▸ WHAT TO PRODUCE
Locate the line that contains "assign dbg_data = regs[dbg_addr];" in the entries below, then repeat it and every following line through the line that contains "div_steps #(.JHI(15), .JLO(16-DK))", exactly, and no others.

Top of SUPPLIED MATERIAL

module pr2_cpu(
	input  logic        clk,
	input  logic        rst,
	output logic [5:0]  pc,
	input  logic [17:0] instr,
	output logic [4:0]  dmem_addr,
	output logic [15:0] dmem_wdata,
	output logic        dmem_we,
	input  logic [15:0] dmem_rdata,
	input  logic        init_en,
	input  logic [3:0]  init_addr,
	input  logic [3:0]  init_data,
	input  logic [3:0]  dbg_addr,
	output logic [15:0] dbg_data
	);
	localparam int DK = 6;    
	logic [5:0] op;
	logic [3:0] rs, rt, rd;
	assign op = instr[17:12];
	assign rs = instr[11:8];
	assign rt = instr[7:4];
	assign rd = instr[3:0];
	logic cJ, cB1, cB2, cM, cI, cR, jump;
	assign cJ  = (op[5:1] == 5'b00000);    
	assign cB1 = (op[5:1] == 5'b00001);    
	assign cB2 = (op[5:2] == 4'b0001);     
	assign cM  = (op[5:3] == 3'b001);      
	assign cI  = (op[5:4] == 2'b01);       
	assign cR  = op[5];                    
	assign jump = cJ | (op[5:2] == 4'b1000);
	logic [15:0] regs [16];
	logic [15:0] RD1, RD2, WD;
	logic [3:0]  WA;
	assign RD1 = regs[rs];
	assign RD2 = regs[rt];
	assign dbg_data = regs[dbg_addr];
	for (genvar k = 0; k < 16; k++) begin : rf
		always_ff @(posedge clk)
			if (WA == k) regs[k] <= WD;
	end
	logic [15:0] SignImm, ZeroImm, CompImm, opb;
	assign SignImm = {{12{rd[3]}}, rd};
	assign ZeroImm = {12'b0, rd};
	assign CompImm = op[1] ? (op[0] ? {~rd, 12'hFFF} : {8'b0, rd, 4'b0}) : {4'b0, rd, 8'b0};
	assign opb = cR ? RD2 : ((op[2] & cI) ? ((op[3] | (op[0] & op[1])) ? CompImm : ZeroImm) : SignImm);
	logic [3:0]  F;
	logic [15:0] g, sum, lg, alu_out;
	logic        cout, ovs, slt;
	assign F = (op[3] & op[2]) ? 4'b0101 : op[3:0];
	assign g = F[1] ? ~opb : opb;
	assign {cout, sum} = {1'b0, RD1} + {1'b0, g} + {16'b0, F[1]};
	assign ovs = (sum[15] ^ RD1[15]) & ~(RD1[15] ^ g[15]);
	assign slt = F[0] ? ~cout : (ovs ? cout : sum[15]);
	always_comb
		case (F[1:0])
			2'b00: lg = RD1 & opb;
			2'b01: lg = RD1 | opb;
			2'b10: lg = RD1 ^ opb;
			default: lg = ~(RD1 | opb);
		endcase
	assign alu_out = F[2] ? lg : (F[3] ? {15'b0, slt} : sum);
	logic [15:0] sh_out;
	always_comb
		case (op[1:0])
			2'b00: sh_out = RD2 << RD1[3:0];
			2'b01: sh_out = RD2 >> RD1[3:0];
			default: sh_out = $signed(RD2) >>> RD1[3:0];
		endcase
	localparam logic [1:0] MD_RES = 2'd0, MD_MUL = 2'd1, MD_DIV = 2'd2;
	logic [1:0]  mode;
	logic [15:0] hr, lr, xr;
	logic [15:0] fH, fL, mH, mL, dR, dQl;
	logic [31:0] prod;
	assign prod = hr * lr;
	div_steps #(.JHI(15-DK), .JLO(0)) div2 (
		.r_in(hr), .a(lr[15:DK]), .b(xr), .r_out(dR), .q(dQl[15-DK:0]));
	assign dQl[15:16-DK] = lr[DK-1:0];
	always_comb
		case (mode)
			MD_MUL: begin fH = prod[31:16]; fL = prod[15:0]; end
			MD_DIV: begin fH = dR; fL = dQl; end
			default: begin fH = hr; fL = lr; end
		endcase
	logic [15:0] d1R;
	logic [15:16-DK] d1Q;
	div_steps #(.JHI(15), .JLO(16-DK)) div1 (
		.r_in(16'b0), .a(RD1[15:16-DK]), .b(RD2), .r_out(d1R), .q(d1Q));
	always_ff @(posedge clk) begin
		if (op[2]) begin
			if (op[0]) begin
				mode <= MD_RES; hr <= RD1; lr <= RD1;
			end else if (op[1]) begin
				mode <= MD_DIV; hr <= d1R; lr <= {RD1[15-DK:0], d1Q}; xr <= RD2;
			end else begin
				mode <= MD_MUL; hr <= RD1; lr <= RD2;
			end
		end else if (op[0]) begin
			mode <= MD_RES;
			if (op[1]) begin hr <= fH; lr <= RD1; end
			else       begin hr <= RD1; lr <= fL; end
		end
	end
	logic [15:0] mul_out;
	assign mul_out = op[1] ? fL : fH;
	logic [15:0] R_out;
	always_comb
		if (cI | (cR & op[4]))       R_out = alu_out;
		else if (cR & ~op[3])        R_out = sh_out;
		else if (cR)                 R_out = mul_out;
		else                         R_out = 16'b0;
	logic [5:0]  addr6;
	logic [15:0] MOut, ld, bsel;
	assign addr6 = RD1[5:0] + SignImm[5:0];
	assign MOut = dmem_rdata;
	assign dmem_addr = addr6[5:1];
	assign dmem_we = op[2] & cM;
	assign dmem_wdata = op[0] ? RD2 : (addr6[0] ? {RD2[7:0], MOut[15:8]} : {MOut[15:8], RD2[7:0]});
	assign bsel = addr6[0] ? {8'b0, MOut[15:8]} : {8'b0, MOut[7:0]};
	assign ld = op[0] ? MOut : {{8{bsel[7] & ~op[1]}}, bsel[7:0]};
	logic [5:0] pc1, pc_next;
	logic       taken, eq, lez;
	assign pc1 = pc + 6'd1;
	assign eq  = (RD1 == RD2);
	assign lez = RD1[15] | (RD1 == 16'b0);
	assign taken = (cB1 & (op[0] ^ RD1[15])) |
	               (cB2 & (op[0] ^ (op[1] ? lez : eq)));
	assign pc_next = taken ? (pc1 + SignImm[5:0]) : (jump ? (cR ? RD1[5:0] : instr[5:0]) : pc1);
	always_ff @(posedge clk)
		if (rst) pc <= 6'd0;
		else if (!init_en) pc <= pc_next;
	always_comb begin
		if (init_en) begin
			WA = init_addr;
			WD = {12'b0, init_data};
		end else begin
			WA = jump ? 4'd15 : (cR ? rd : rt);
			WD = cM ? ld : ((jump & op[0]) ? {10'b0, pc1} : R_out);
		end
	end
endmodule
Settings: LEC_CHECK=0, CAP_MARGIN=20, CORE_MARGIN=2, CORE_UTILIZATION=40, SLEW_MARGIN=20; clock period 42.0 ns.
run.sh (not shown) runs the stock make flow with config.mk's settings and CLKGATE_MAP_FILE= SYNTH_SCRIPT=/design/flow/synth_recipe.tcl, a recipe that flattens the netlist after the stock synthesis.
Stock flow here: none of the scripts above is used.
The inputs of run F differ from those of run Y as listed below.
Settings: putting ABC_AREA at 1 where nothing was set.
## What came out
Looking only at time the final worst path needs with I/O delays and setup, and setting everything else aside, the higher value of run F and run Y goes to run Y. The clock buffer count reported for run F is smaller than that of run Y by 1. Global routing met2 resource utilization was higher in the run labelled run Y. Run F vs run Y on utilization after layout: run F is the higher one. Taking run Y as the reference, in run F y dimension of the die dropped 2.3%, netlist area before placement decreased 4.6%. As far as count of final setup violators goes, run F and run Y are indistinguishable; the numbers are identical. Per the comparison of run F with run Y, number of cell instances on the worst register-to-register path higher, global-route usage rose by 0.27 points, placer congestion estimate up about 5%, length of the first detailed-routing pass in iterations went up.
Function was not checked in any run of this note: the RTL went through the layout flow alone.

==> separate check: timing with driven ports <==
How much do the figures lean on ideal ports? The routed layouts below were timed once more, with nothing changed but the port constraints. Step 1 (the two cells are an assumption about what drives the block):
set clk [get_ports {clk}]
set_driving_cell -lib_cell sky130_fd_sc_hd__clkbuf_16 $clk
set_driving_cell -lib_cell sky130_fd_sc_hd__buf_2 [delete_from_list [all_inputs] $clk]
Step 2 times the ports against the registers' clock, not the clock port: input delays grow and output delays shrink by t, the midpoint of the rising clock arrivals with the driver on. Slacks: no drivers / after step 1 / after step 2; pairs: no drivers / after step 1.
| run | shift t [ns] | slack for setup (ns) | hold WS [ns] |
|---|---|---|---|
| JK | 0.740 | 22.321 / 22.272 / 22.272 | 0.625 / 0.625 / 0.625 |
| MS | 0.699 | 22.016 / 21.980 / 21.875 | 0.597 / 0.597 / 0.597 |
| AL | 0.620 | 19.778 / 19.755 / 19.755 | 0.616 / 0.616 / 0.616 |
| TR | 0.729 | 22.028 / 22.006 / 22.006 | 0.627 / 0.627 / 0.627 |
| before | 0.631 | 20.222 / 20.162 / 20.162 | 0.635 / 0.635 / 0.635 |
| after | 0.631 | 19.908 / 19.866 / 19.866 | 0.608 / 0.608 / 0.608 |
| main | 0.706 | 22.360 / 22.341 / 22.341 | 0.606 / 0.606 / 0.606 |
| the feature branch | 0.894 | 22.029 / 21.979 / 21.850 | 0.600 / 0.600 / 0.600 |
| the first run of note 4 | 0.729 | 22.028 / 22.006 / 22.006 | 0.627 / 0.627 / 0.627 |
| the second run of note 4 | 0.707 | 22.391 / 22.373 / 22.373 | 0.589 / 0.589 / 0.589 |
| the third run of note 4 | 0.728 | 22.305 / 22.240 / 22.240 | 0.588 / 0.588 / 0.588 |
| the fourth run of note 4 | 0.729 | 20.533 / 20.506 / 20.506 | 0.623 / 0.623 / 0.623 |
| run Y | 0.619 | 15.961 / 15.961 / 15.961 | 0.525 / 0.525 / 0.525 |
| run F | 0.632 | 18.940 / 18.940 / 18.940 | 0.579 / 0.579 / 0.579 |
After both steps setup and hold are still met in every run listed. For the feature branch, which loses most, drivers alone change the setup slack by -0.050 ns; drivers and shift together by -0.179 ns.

Bottom of SUPPLIED MATERIAL
Top of SUPPLIED MATERIAL

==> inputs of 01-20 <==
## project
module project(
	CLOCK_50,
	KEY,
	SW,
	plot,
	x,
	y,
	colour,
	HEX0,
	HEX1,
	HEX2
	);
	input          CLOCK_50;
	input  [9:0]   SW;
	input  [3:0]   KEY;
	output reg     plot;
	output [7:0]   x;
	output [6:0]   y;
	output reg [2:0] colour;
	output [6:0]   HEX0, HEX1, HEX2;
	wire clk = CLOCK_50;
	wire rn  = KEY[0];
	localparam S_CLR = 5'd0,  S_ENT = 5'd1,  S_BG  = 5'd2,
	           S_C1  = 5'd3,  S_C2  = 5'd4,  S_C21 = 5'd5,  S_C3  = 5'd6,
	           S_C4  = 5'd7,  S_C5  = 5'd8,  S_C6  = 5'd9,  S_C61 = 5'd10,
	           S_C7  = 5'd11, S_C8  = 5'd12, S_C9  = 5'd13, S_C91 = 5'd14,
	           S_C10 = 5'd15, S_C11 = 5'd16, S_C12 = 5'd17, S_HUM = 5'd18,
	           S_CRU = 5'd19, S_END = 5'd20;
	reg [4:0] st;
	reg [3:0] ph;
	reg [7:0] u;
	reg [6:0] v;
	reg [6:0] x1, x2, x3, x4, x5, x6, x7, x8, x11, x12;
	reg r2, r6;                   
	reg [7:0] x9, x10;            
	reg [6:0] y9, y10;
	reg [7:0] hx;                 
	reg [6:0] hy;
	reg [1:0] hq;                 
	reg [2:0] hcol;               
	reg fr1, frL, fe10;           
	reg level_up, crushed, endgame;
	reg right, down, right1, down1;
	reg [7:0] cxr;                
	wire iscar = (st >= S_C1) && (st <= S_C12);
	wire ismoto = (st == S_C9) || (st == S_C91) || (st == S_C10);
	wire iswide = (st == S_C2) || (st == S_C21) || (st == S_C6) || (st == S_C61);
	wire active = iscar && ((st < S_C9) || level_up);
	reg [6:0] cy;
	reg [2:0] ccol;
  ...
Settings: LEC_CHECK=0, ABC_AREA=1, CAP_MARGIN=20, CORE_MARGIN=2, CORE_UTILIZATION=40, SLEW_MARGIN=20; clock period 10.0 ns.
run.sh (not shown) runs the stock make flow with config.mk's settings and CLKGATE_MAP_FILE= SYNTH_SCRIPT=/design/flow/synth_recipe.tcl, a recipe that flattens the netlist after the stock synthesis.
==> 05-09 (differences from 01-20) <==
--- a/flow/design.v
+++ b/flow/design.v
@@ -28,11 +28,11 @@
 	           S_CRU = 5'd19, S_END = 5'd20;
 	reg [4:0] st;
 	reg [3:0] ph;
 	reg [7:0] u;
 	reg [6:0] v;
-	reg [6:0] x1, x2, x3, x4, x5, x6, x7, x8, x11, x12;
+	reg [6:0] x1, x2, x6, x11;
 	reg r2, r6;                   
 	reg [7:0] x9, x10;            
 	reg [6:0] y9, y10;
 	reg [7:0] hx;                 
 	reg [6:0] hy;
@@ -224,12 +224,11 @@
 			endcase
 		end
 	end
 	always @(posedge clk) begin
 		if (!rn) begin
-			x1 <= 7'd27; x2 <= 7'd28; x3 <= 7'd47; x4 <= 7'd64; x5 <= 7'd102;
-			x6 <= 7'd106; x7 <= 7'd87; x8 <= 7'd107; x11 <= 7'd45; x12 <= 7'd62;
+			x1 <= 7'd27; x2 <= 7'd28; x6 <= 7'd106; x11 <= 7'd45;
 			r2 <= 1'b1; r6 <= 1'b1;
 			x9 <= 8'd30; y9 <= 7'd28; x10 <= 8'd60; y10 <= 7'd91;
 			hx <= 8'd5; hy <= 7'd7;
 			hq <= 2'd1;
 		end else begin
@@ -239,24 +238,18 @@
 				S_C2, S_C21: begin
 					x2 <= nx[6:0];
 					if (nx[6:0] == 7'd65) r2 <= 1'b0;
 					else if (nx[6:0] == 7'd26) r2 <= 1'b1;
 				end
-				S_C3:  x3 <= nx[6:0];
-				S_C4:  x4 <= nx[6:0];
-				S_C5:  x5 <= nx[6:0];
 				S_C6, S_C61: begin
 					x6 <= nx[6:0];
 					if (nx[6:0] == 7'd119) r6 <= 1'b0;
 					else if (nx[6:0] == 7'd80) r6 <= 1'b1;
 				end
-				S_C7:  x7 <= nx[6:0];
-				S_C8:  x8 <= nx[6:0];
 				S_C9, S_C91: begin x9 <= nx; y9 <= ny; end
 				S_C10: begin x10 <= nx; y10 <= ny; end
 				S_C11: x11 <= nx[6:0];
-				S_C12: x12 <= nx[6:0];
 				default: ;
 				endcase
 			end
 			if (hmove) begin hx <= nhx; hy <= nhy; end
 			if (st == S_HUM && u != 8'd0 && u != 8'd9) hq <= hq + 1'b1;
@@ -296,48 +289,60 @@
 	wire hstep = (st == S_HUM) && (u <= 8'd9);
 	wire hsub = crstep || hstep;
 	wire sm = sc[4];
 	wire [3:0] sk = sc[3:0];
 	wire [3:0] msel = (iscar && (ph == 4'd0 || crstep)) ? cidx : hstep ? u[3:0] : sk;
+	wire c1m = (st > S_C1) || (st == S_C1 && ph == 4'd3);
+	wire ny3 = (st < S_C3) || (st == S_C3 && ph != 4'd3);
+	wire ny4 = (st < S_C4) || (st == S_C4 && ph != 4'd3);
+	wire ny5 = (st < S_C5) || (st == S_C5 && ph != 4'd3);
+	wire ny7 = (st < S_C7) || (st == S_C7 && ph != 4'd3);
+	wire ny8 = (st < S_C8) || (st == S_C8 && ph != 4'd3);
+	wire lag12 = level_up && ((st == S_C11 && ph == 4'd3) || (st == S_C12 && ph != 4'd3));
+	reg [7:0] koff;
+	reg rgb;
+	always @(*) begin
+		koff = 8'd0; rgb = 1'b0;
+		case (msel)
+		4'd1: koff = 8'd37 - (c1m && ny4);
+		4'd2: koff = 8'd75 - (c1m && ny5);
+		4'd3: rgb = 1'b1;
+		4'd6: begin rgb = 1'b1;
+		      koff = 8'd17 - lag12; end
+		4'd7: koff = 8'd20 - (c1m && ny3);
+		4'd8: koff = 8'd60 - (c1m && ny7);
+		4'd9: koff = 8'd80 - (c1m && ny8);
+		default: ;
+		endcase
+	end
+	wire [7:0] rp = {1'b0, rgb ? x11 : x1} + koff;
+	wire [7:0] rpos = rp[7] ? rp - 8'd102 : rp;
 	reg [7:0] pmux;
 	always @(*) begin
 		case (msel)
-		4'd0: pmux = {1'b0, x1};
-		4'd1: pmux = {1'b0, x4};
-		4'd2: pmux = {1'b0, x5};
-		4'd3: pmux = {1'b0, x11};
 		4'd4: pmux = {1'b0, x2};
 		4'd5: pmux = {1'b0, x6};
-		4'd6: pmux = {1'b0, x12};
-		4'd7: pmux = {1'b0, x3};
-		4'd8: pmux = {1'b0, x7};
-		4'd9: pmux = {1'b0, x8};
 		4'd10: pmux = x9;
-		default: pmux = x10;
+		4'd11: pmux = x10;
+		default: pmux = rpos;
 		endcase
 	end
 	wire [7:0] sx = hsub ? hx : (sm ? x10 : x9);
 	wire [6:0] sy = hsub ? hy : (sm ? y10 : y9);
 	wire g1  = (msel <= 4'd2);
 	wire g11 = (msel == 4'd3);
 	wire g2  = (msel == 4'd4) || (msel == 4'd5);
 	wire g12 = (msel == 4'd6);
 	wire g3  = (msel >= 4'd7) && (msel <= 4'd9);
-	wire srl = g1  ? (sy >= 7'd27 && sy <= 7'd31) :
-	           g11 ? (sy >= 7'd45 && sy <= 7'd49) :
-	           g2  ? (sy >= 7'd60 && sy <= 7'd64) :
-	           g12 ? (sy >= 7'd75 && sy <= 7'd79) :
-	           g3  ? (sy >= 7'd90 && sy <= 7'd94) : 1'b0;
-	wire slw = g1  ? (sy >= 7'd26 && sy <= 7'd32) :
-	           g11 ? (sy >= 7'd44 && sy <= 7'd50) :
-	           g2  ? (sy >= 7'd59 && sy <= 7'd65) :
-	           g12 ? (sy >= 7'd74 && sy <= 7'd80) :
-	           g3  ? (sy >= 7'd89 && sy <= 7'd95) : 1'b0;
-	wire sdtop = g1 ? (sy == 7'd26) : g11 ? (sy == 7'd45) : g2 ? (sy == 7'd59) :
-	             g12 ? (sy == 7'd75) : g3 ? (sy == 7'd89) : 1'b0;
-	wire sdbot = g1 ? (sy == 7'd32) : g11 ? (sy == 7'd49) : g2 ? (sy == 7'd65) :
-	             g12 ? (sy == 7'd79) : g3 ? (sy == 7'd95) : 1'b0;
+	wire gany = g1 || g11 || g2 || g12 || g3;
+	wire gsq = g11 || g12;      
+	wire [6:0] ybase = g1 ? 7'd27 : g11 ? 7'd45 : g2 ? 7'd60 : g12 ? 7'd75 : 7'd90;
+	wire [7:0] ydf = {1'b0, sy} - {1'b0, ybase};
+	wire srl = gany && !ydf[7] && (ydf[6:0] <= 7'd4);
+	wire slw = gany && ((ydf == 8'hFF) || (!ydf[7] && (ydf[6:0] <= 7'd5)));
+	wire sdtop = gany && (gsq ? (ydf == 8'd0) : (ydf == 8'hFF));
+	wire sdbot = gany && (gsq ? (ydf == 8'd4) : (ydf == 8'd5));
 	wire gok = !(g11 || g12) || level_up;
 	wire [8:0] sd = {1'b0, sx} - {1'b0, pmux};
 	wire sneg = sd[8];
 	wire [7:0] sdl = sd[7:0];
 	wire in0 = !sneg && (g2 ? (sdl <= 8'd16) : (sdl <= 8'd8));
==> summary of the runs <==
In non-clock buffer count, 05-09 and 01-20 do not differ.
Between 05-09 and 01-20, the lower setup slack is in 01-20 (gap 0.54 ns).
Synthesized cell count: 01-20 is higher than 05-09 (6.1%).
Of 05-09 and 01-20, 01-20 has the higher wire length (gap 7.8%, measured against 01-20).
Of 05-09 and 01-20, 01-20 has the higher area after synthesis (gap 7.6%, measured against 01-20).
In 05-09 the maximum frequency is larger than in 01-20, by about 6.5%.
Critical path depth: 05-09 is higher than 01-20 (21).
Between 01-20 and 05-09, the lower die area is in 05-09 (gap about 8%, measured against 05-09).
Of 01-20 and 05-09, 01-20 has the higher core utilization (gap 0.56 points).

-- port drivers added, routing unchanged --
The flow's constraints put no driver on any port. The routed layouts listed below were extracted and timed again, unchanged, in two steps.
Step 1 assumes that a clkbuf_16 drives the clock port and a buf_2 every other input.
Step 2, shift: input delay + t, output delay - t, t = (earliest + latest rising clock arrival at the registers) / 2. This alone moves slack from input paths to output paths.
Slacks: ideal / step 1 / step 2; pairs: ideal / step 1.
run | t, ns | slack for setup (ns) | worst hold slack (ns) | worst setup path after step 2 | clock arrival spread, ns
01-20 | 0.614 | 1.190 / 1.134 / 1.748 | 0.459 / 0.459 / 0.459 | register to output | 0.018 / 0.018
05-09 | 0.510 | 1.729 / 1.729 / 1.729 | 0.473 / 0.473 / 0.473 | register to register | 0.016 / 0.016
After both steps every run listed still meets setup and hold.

Bottom of SUPPLIED MATERIAL
Top of SUPPLIED MATERIAL

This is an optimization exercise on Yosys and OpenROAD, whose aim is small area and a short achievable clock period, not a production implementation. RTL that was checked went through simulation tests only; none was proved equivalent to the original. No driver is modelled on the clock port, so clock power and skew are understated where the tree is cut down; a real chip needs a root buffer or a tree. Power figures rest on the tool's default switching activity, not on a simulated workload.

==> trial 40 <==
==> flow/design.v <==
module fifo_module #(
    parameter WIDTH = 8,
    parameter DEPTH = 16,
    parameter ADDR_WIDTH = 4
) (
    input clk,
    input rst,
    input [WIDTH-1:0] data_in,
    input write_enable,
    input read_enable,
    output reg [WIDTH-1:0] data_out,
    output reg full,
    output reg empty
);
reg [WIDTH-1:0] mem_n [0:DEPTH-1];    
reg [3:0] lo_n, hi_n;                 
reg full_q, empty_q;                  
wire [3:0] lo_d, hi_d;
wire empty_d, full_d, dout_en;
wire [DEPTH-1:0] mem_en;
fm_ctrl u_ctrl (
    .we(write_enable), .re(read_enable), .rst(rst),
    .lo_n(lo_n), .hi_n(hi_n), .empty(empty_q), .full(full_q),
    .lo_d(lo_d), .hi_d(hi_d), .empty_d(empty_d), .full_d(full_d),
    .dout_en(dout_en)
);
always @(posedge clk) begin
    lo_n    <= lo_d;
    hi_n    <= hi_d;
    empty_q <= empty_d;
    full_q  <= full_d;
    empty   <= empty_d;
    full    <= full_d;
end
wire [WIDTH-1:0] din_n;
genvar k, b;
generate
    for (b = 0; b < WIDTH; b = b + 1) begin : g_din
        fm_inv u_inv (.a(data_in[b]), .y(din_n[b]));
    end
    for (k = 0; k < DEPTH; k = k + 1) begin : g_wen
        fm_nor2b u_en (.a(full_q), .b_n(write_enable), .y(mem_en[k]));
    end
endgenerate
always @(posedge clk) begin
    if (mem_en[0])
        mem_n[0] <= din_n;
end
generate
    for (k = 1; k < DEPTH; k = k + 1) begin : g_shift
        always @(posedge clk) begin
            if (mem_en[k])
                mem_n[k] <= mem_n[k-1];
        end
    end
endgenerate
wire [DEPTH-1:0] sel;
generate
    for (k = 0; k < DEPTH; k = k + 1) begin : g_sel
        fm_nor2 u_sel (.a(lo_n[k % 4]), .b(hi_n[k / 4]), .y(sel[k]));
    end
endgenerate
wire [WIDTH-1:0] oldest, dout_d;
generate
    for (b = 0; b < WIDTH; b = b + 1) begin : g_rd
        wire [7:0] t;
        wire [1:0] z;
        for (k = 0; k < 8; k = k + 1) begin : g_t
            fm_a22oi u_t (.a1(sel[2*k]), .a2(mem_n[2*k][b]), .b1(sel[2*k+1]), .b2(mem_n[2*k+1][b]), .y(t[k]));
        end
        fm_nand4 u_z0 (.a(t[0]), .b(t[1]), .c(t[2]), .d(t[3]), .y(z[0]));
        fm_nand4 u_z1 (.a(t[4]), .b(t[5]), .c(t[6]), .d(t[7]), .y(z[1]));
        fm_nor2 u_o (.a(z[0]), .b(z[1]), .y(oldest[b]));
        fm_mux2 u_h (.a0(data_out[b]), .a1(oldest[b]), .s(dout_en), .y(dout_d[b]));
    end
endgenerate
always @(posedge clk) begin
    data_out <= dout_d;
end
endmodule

Bottom of SUPPLIED MATERIAL

▸ COMPLETED TASK
	assign dbg_data = regs[dbg_addr];
	for (genvar k = 0; k < 16; k++) begin : rf
		always_ff @(posedge clk)
			if (WA == k) regs[k] <= WD;
	end
	logic [15:0] SignImm, ZeroImm, CompImm, opb;
	assign SignImm = {{12{rd[3]}}, rd};
	assign ZeroImm = {12'b0, rd};
	assign CompImm = op[1] ? (op[0] ? {~rd, 12'hFFF} : {8'b0, rd, 4'b0}) : {4'b0, rd, 8'b0};
	assign opb = cR ? RD2 : ((op[2] & cI) ? ((op[3] | (op[0] & op[1])) ? CompImm : ZeroImm) : SignImm);
	logic [3:0]  F;
	logic [15:0] g, sum, lg, alu_out;
	logic        cout, ovs, slt;
	assign F = (op[3] & op[2]) ? 4'b0101 : op[3:0];
	assign g = F[1] ? ~opb : opb;
	assign {cout, sum} = {1'b0, RD1} + {1'b0, g} + {16'b0, F[1]};
	assign ovs = (sum[15] ^ RD1[15]) & ~(RD1[15] ^ g[15]);
	assign slt = F[0] ? ~cout : (ovs ? cout : sum[15]);
	always_comb
		case (F[1:0])
			2'b00: lg = RD1 & opb;
			2'b01: lg = RD1 | opb;
			2'b10: lg = RD1 ^ opb;
			default: lg = ~(RD1 | opb);
		endcase
	assign alu_out = F[2] ? lg : (F[3] ? {15'b0, slt} : sum);
	logic [15:0] sh_out;
	always_comb
		case (op[1:0])
			2'b00: sh_out = RD2 << RD1[3:0];
			2'b01: sh_out = RD2 >> RD1[3:0];
			default: sh_out = $signed(RD2) >>> RD1[3:0];
		endcase
	localparam logic [1:0] MD_RES = 2'd0, MD_MUL = 2'd1, MD_DIV = 2'd2;
	logic [1:0]  mode;
	logic [15:0] hr, lr, xr;
	logic [15:0] fH, fL, mH, mL, dR, dQl;
	logic [31:0] prod;
	assign prod = hr * lr;
	div_steps #(.JHI(15-DK), .JLO(0)) div2 (
		.r_in(hr), .a(lr[15:DK]), .b(xr), .r_out(dR), .q(dQl[15-DK:0]));
	assign dQl[15:16-DK] = lr[DK-1:0];
	always_comb
		case (mode)
			MD_MUL: begin fH = prod[31:16]; fL = prod[15:0]; end
			MD_DIV: begin fH = dR; fL = dQl; end
			default: begin fH = hr; fL = lr; end
		endcase
	logic [15:0] d1R;
	logic [15:16-DK] d1Q;
	div_steps #(.JHI(15), .JLO(16-DK)) div1 (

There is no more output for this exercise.